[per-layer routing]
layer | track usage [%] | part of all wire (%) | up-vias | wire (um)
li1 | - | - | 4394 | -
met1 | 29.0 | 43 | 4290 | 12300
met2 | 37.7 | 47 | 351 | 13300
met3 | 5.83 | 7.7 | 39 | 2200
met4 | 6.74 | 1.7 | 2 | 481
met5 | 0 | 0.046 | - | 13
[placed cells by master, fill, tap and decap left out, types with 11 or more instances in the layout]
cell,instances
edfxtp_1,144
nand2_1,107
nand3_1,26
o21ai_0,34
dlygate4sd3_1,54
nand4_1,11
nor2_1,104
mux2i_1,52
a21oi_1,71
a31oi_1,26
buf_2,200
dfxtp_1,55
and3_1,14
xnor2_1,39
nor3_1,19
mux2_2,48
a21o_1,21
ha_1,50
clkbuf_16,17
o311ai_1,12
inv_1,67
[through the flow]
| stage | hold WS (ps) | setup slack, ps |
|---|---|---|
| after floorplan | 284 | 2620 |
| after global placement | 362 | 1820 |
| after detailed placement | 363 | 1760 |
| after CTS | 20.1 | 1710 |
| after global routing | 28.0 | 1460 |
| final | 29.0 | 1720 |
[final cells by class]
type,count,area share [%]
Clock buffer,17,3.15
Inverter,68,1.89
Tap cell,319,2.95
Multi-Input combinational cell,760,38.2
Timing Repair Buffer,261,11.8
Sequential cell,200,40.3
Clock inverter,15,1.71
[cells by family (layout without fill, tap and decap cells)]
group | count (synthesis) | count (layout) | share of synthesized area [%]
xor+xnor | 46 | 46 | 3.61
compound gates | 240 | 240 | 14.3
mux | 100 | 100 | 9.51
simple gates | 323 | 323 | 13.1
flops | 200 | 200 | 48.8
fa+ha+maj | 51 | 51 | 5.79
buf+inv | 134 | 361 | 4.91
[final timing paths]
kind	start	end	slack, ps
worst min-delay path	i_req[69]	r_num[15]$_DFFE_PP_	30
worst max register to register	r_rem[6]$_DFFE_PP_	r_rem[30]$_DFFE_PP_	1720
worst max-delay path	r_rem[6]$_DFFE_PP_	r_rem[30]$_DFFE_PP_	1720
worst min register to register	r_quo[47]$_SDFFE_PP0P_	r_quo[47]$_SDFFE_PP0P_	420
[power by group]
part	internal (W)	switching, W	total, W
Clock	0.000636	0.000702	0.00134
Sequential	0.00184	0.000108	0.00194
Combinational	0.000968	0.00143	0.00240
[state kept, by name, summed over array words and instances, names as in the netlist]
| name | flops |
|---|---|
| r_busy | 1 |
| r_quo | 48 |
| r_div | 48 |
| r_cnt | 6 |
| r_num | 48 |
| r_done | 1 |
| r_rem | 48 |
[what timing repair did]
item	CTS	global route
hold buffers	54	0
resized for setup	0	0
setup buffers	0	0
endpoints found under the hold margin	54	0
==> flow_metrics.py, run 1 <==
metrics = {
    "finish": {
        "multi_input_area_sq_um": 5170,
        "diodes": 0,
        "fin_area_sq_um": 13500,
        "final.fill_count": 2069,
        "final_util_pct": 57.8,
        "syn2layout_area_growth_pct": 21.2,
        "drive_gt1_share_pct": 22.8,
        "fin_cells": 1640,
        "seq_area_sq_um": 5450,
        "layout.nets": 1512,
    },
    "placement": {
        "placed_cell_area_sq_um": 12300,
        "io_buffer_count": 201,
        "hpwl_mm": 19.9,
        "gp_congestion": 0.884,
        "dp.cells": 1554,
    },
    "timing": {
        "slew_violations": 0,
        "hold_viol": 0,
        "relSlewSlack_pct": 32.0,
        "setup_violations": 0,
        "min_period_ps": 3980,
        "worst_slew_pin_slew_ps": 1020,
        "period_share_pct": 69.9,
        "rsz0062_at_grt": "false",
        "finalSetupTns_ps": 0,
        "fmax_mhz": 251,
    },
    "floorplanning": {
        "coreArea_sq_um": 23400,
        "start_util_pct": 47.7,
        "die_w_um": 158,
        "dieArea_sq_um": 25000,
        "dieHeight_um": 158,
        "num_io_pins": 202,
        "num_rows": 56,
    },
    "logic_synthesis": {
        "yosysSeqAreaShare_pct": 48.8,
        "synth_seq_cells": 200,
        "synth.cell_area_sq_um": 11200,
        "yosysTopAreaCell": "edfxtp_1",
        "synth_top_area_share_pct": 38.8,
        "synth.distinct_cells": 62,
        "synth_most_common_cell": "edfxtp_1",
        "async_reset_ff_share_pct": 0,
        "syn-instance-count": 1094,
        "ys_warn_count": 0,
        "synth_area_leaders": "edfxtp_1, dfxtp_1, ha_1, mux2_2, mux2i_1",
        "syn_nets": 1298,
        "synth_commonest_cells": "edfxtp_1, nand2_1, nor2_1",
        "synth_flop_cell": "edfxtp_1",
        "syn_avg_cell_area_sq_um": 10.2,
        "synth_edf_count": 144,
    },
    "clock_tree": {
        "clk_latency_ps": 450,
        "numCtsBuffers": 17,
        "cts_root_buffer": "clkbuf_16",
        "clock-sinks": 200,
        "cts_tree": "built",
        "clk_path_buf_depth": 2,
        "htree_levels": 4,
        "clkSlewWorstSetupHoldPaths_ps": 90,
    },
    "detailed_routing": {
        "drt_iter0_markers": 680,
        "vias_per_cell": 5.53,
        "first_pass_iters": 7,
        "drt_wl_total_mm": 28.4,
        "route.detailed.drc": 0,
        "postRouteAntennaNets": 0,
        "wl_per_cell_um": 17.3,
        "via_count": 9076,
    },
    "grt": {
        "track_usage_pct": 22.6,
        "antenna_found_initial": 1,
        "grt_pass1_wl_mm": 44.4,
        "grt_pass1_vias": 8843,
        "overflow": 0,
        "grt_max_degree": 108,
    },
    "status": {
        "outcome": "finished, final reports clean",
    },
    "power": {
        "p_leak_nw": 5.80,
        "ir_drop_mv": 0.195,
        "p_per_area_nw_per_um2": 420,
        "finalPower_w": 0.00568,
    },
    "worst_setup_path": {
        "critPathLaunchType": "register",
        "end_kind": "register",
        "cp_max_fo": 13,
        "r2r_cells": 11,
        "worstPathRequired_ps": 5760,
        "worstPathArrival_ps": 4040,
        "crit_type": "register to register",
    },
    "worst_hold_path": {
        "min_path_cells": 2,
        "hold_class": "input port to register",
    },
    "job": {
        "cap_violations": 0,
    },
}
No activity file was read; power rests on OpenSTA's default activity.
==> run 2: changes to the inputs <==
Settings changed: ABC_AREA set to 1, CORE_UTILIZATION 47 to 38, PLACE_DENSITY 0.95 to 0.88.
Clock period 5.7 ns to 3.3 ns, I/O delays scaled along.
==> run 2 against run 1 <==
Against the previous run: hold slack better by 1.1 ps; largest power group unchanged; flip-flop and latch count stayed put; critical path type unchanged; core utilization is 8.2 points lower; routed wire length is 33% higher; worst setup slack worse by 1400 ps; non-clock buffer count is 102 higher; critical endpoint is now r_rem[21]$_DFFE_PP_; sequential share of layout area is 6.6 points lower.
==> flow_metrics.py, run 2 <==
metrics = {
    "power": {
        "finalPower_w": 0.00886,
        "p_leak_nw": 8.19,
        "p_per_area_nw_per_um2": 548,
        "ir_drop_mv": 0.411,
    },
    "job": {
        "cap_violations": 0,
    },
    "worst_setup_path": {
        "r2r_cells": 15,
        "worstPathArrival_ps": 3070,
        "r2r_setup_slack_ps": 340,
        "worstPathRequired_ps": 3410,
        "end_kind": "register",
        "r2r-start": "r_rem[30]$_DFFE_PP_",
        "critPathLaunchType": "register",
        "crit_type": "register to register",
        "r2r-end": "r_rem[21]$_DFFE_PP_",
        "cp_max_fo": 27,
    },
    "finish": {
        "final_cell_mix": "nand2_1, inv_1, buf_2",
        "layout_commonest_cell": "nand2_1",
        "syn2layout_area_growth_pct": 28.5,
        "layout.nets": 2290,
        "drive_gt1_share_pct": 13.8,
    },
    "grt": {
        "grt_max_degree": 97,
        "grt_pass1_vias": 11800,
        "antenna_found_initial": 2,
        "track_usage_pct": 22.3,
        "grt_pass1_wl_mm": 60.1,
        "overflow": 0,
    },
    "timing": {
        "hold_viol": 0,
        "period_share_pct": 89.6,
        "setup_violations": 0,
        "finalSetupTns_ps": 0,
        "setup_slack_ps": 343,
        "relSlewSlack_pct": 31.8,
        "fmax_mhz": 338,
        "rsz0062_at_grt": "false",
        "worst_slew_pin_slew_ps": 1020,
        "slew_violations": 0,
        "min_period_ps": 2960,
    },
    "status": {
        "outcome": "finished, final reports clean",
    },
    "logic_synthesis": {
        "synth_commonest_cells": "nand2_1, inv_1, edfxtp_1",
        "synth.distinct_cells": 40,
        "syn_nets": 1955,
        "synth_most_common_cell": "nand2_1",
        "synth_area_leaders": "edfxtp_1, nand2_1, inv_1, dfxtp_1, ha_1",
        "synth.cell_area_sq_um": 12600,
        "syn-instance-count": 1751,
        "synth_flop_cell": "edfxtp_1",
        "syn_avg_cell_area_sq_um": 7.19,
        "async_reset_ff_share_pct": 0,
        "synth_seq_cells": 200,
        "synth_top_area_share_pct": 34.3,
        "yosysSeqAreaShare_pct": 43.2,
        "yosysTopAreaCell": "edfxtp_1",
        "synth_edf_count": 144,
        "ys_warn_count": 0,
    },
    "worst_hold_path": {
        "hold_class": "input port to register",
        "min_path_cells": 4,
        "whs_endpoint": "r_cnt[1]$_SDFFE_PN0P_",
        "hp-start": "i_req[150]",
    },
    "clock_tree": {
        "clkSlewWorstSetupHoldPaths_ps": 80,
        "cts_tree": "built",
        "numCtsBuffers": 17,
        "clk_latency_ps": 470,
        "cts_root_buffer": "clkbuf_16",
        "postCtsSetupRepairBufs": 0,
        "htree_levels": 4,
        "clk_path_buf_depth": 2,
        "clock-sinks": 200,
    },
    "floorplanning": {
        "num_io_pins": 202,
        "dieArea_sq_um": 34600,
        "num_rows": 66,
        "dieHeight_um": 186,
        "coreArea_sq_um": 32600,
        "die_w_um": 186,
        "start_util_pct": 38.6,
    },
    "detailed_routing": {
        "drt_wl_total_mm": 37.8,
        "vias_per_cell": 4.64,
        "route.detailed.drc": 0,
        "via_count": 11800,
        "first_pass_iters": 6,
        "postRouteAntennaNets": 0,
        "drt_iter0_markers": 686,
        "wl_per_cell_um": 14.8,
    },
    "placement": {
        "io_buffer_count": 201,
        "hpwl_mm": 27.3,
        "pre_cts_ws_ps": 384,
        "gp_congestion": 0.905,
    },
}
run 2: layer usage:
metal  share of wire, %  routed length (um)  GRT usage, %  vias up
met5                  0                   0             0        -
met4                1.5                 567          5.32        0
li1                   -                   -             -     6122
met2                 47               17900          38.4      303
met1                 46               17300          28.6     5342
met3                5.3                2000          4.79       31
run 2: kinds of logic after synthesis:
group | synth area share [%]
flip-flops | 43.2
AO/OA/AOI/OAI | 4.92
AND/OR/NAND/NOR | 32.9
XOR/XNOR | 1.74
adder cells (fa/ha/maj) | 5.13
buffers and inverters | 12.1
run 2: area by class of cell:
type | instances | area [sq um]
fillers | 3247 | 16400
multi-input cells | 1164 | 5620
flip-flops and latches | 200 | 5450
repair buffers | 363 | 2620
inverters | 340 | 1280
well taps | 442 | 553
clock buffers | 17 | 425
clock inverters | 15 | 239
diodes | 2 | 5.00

____________________

Write out exactly the lines from the start of the material through the line with "xor+xnor | 46 | 46 | 3.61". No other output is expected.

[per-layer routing]
layer | track usage [%] | part of all wire (%) | up-vias | wire (um)
li1 | - | - | 4394 | -
met1 | 29.0 | 43 | 4290 | 12300
met2 | 37.7 | 47 | 351 | 13300
met3 | 5.83 | 7.7 | 39 | 2200
met4 | 6.74 | 1.7 | 2 | 481
met5 | 0 | 0.046 | - | 13
[placed cells by master, fill, tap and decap left out, types with 11 or more instances in the layout]
cell,instances
edfxtp_1,144
nand2_1,107
nand3_1,26
o21ai_0,34
dlygate4sd3_1,54
nand4_1,11
nor2_1,104
mux2i_1,52
a21oi_1,71
a31oi_1,26
buf_2,200
dfxtp_1,55
and3_1,14
xnor2_1,39
nor3_1,19
mux2_2,48
a21o_1,21
ha_1,50
clkbuf_16,17
o311ai_1,12
inv_1,67
[through the flow]
| stage | hold WS (ps) | setup slack, ps |
|---|---|---|
| after floorplan | 284 | 2620 |
| after global placement | 362 | 1820 |
| after detailed placement | 363 | 1760 |
| after CTS | 20.1 | 1710 |
| after global routing | 28.0 | 1460 |
| final | 29.0 | 1720 |
[final cells by class]
type,count,area share [%]
Clock buffer,17,3.15
Inverter,68,1.89
Tap cell,319,2.95
Multi-Input combinational cell,760,38.2
Timing Repair Buffer,261,11.8
Sequential cell,200,40.3
Clock inverter,15,1.71
[cells by family (layout without fill, tap and decap cells)]
group | count (synthesis) | count (layout) | share of synthesized area [%]
xor+xnor | 46 | 46 | 3.61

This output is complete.